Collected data
/---

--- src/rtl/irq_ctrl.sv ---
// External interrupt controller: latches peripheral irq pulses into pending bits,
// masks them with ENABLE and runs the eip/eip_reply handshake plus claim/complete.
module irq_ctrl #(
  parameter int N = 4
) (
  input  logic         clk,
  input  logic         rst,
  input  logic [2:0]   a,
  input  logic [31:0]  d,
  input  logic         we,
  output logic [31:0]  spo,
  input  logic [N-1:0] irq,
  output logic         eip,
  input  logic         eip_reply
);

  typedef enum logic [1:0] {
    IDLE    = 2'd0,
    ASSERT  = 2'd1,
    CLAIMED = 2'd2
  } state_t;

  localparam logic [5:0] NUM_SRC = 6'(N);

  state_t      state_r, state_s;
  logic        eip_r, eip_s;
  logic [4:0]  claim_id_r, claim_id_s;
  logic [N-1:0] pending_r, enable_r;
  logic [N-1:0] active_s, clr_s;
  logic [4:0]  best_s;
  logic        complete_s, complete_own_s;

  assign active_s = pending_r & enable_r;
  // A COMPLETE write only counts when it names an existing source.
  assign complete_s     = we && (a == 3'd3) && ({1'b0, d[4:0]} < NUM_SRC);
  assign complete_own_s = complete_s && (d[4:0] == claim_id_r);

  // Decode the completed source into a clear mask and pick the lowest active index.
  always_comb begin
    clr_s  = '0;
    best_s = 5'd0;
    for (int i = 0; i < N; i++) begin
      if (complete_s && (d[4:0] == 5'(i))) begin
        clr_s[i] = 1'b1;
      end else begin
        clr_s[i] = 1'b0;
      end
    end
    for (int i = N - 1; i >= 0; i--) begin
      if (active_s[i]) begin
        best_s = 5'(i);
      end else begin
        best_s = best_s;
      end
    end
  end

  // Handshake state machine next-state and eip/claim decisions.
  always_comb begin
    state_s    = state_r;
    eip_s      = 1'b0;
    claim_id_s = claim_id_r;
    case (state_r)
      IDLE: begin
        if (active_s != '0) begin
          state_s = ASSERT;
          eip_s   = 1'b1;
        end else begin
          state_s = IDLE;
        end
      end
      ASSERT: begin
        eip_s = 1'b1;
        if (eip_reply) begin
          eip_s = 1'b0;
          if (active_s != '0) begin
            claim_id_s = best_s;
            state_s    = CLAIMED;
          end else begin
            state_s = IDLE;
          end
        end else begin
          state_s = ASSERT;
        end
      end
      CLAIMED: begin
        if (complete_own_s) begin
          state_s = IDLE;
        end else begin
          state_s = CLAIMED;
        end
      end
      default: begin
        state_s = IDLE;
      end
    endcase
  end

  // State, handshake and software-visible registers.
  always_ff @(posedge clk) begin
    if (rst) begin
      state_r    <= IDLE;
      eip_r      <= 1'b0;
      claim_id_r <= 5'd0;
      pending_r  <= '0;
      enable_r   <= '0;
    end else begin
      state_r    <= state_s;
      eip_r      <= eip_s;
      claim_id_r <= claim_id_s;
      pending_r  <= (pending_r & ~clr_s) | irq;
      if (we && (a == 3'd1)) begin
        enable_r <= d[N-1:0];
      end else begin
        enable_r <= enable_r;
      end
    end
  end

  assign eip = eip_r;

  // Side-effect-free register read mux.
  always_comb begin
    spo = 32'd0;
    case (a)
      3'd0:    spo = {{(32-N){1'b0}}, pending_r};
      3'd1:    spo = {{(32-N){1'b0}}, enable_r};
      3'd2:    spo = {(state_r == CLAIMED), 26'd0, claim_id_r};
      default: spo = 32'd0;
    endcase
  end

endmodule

\---

PROBLEM REQUIREMENTS -> Verbatim reproduction is required for the line holding "assign eip = eip_r;" and for every line after it in the records, with no other line included.

RESULT ->
  assign eip = eip_r;

  // Side-effect-free register read mux.
  always_comb begin
    spo = 32'd0;
    case (a)
      3'd0:    spo = {{(32-N){1'b0}}, pending_r};
      3'd1:    spo = {{(32-N){1'b0}}, enable_r};
      3'd2:    spo = {(state_r == CLAIMED), 26'd0, claim_id_r};
      default: spo = 32'd0;
    endcase
  end

endmodule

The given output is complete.